How I Have Switched From an Azerty to a Qwerty Keyboard Layout, and How It Has Changed the Way I Use My Mac
This week, I’ve started an experiment. I have ditched the AZERTY keyboard layout (which is widely used in the francophone countries although not in Quebec), and adopted a more conventional QWERTY layout.
(To be precise, I have not adopted the well-known US QWERTY layout, but the Canadian Int’l one. Although it does not vary much, it allows me to write accented characters more easily than the US Int’l layout — it has actual keys for the most common accented vowels rather than ghost keys.)
Thanks to the iPhone and its marvelous on-screen keyboard, I have been using both the QWERTY and AZERTY layouts for two years and half. That resulted in a quite smooth transition as I did most of my English writing with the US keyboard.
Letters like A and M have been the easiest keys to remember and I hardly ever mistype now. Some letters like Q and the newly positioned accented vowels took some time to get used to, but the learning curve has been smooth so far.
I have had a harder time with the punctuation and other non-letter characters. I often find myself typing frenetically every key of my keyboard in order to find the right character, if I do not open the Mac’s virtual keyboard to look at every possible characters.
Moreover, each time I switch from writing in English to writing in French, I usually start to mistype some characters, then my brain adapts and types the right character. It happens every time.
But all in all it has been easier than I thought. If it were not for the keyboard shortcuts…

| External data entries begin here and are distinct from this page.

==> src/rtl/binary_decoder_pkg.sv <==
// Shared decode helper and lane-record sizing for binary_decoder_pipe.
// Lane records are {err, vector}; the widest supported lane sets the helper widths.
package binary_decoder_pkg;

  localparam int unsigned MAX_BIN_WIDTH   = 8;
  localparam int unsigned MAX_UNARY_WIDTH = 1 << MAX_BIN_WIDTH;
  localparam int unsigned LANE_W          = MAX_UNARY_WIDTH + 1;

  // One extra bit so a full-range UNARY_WIDTH limit fits in the compare.
  typedef logic [MAX_BIN_WIDTH:0] code_t;
  typedef logic [LANE_W-1:0]      lane_t;

  // Returns {err, vector}; callers keep only the low UNARY_WIDTH vector bits.
  function automatic lane_t decode_lane(input code_t bin, input logic en, input logic thermo,
                                        input code_t limit);
    lane_t r;
    r = '0;
    if (en) begin
      if (bin >= limit) begin
        r[LANE_W-1] = 1'b1;
      end else begin
        for (int i = 0; i < int'(MAX_UNARY_WIDTH); i++) begin
          r[i] = thermo ? (i <= int'(bin)) : (i == int'(bin));
        end
      end
    end
    return r;
  endfunction

endpackage

==> src/rtl/binary_decoder_pipe_stage.sv <==
// Single valid/ready register slice; accepts when empty or when its content leaves this cycle.
module binary_decoder_pipe_stage #(
  parameter int unsigned Width = 1
) (
  input  logic             clk,
  input  logic             rst,
  input  logic             in_valid,
  output logic             in_ready,
  input  logic [Width-1:0] in_data,
  output logic             out_valid,
  input  logic             out_ready,
  output logic [Width-1:0] out_data
);

  logic             valid_q;
  logic [Width-1:0] data_q;

  assign in_ready  = !valid_q || out_ready;
  assign out_valid = valid_q;
  assign out_data  = data_q;

  // Data only moves on a load so a stalled slice holds its beat unchanged.
  always_ff @(posedge clk) begin
    if (rst) begin
      valid_q <= 1'b0;
      data_q  <= '0;
    end else if (in_ready) begin
      valid_q <= in_valid;
      if (in_valid) data_q <= in_data;
    end
  end

endmodule

==> src/rtl/binary_decoder_pipe.sv <==
// Multi-lane pipelined binary-to-unary decoder with valid/ready flow control
// and an optional sticky OR mask of delivered beats.
module binary_decoder_pipe
  import binary_decoder_pkg::*;
#(
  parameter int unsigned BIN_WIDTH   = 8,
  parameter int unsigned UNARY_WIDTH = 1 << BIN_WIDTH,
  parameter int unsigned LANES       = 1,
  parameter int unsigned STAGES      = 1,
  parameter int unsigned THERMO      = 0,
  parameter int unsigned ACCUMULATE  = 0
) (
  input  logic                           i_clk,
  input  logic                           i_rst,
  input  logic                           i_valid,
  output logic                           o_ready,
  input  logic [LANES-1:0]               i_en,
  input  logic [LANES*BIN_WIDTH-1:0]     i_bin,
  output logic                           o_valid,
  input  logic                           i_ready,
  output logic [LANES*UNARY_WIDTH-1:0]   o_unary,
  output logic [LANES-1:0]               o_err,
  input  logic                           i_clear,
  output logic [LANES*UNARY_WIDTH-1:0]   o_mask
);

  localparam int unsigned LaneW = UNARY_WIDTH + 1;
  localparam int unsigned DataW = LANES * LaneW;
  localparam code_t       Limit = code_t'(UNARY_WIDTH);

  logic [DataW-1:0] dec;
  logic [STAGES:0]  vld;
  logic [STAGES:0]  rdy;
  logic [DataW-1:0] dat [STAGES+1];
  logic             handshake;

  always_comb begin
    code_t bin;
    lane_t r;
    dec = '0;
    bin = '0;
    r   = '0;
    for (int k = 0; k < int'(LANES); k++) begin
      bin = '0;
      bin[BIN_WIDTH-1:0] = i_bin[k*BIN_WIDTH +: BIN_WIDTH];
      r = decode_lane(bin, i_en[k], THERMO != 0, Limit);
      dec[k*LaneW +: LaneW] = {r[LANE_W-1], r[UNARY_WIDTH-1:0]};
    end
  end

  assign vld[0]      = i_valid;
  assign dat[0]      = dec;
  assign o_ready     = rdy[0];
  assign rdy[STAGES] = i_ready;

  for (genvar s = 0; s < STAGES; s++) begin : g_stage
    binary_decoder_pipe_stage #(
      .Width(DataW)
    ) u_stage (
      .clk      (i_clk),
      .rst      (i_rst),
      .in_valid (vld[s]),
      .in_ready (rdy[s]),
      .in_data  (dat[s]),
      .out_valid(vld[s+1]),
      .out_ready(rdy[s+1]),
      .out_data (dat[s+1])
    );
  end

  assign o_valid   = vld[STAGES];
  assign handshake = o_valid && i_ready;

  always_comb begin
    o_unary = '0;
    o_err   = '0;
    for (int k = 0; k < int'(LANES); k++) begin
      o_unary[k*UNARY_WIDTH +: UNARY_WIDTH] = dat[STAGES][k*LaneW +: UNARY_WIDTH];
      o_err[k] = dat[STAGES][k*LaneW + UNARY_WIDTH];
    end
  end

  if (ACCUMULATE != 0) begin : g_acc
    logic [LANES*UNARY_WIDTH-1:0] mask_q;
    // Clear takes effect before the same-cycle beat is ORed in.
    always_ff @(posedge i_clk) begin
      if (i_rst) begin
        mask_q <= '0;
      end else if (i_clear) begin
        mask_q <= handshake ? o_unary : '0;
      end else if (handshake) begin
        mask_q <= mask_q | o_unary;
      end
    end
    assign o_mask = mask_q;
  end else begin : g_no_acc
    assign o_mask = '0;
  end

endmodule
==> config.mk <==
export PLATFORM = sky130hd
export DESIGN_NAME = binary_decoder_pipe
export DESIGN_NICKNAME = d
export VERILOG_FILES = /design/src/rtl/binary_decoder_pkg.sv /design/src/rtl/binary_decoder_pipe_stage.sv /design/src/rtl/binary_decoder_pipe.sv
export SDC_FILE = /design/constraint.sdc
export NUM_CORES = 1
export LEC_CHECK = 0
export ABC_AREA = 1
export CORE_AREA = 2 2 204 206
export DETAILED_ROUTE_END_ITERATION = 8
export DIE_AREA = 0 0 206 208
export PLACE_DENSITY = 0.65
export SYNTH_ARGS = -nofsm -noshare
export SYNTH_HDL_FRONTEND = slang
export SYNTH_SLANG_ARGS = --single-unit
==> constraint.sdc <==
create_clock -name i_clk -period 1.7 [get_ports i_clk]
set_clock_uncertainty 0.2 [all_clocks]
set_input_delay 0.34 -clock i_clk [delete_from_list [all_inputs] [get_ports i_clk]]
set_output_delay 0.34 -clock i_clk [all_outputs]
set_load 0.03 [all_outputs]
Word-level counts from Yosys, hierarchy flattened --
Index checks and enable logic that the tools add are counted.
Cells by class: reductions and logical operators 4, eq/ne operators 255, multipliers 0, muxes and demuxes 1, shift operators 0, bitwise operators 0, add/sub/neg operators 0, div/mod/pow operators 0, order comparisons 0
Operators by type and width (count):
- $eq A8 B8 Y1 const A | 128
- $eq A7 B8 Y1 const A | 64
- $eq A6 B8 Y1 const A | 32
- $mux W256 | 1
- $eq A5 B8 Y1 const A | 16
- $eq A4 B8 Y1 const A | 8
- $eq A3 B8 Y1 const A | 4
- $eq A2 B8 Y1 const A | 2
- $eq A1 B8 Y1 const A | 1
- $logic_not A8 Y1 | 1
- $reduce_and A2 Y1 | 1
- $logic_not A1 Y1 | 1
- $logic_or A1 B1 Y1 | 1
Storage, ports and cells: bits in registers 257, memory bits (writable) 0, memories kept 0, bits in latches 0, ROM bits 0, logic and storage cells 262, output and inout port bits 515, bits of input ports 14

Logic depth before layout (Yosys ltp) --
depth after elaboration 3, gate-level depth with buffers 8, mapped depth without buffers 7

By module --
Synthesis repeated with hierarchy kept, for this count alone.
Unflattened totals: cells, all modules 2313, area, all modules 15544.9 sq um
By module, submodules not included:
- binary_decoder_pipe_stage | instances 1, seq. area each 5165.0 sq um, cells an instance 1690, area an instance 12015.3 sq um
- binary_decoder_pipe | instances 1, seq. area each 0.0 sq um, cells an instance 623, area an instance 3529.6 sq um

Worst setup path before layout --
Ideal clock, no wire load.
path type register to register, start point reg g_stage[0].u_stage.valid_q, end point reg g_stage[0].u_stage.data_q[129], data arrival time 1.541 ns, stages on the path, launching flop included 7, setup slack -0.108 ns, setup time 0.067 ns, data required time 1.433 ns, cells stage by stage dfxtp_1 > nand2_2 > nand2_2 > buf_2 > clkbuf_1 > nand2_1 > a21oi_2
On the way: cells in the longest elaborated chain, start to end 3
RTL lines:
- from (decl) | line binary_decoder_pipe_stage.sv:15 | logic valid_q;
- from (signal assigned) | line binary_decoder_pipe_stage.sv:28 | valid_q <= in_valid;
- $logic_not A1 Y1 | line binary_decoder_pipe_stage.sv:18 | assign in_ready = !valid_q || out_ready;
- $logic_or A1 B1 Y1 | line binary_decoder_pipe_stage.sv:18
- via o_ready | line binary_decoder_pipe.sv:16 | output logic o_ready,
- $reduce_and A2 Y1 (no line)
- to (signal assigned) | line binary_decoder_pipe_stage.sv:29 | if (in_valid) data_q <= in_data;
- to (decl) | line binary_decoder_pipe_stage.sv:16 | logic [Width-1:0] data_q;
The timed path passes the listed nets, and every way through them passes these cells. A chain may end at the register's enable or synchronous reset.

Worst setup path in the final report --
start point reg g_stage[0].u_stage.valid_q, end point out o_ready
On the way: cells in the longest elaborated chain, start to end 2
RTL lines (line):
- $logic_not A1 Y1 | binary_decoder_pipe_stage.sv:18
- $logic_or A1 B1 Y1 | binary_decoder_pipe_stage.sv:18
- to (decl) | binary_decoder_pipe.sv:16
Every way passes these cells.
===== config.mk =====
export PLATFORM = sky130hd
export DESIGN_NAME = ldpc_ram_arbiter
export DESIGN_NICKNAME = d
export VERILOG_FILES = /design/src/rtl/ldpc_mem_pkg.sv /design/src/rtl/ldpc_rr_pick.sv /design/src/rtl/ldpc_ram_arbiter.sv
export SDC_FILE = /design/constraint.sdc
export NUM_CORES = 1
export LEC_CHECK = 0
export BUFFER_PORTS_ARGS = -buffer_cell sky130_fd_sc_hd__clkbuf_2
export CORE_MARGIN = 4
export CORE_UTILIZATION = 33
export DETAILED_ROUTE_END_ITERATION = 8
export PLACE_DENSITY = 0.93
export SYNTH_ARGS = -nofsm -noshare
export SYNTH_HDL_FRONTEND = slang
export SYNTH_SLANG_ARGS = --single-unit

===== constraint.sdc =====
create_clock -name clk -period 2 [get_ports clk]
set_input_delay 0.2 -clock clk [delete_from_list [all_inputs] [get_ports clk]]
set_output_delay 0.2 -clock clk [all_outputs]
set_load 0.05 [all_outputs]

Indeed, what I have found to be the major annoyance has been my brain’s inability to map the correct keys when using shortcuts. As you know, CMD-A is Select All, but the AZERTY’s CMD-A translates to the QWERTY’s CMD-Q, which quits the app. That means that every time I want to select all, I actually quit the app. How convenient.
The reasons I have changed the keyboard layout are that I have realized I write more often in English than in French now, and that nearly all shortcuts have been thought for and are best-used on a QWERTY keyboard. This last point is particularly true with Photoshop which is barely useable on an AZERTY keyboard, and also is with Espresso TEA actions.
I am not sold yet on how it is helping me code: the upper keys of an AZERTY keyboard have nearly all the characters like the hash, the ampersand, the dollar sign, the parentheses, etc. whereas the QWERTY keyboard requires to use a modifier key for nearly all the same characters.
Only time will tell whether this change was for the good or for the worse. But I will be sure to report here if it proves to be useful, or if I change my mind.
Update: I have now switched to the US Int’l layout since most keys are better placed, especially the square brackets, and the slash and anti-slash, which were pretty difficult to hit and remember when coding.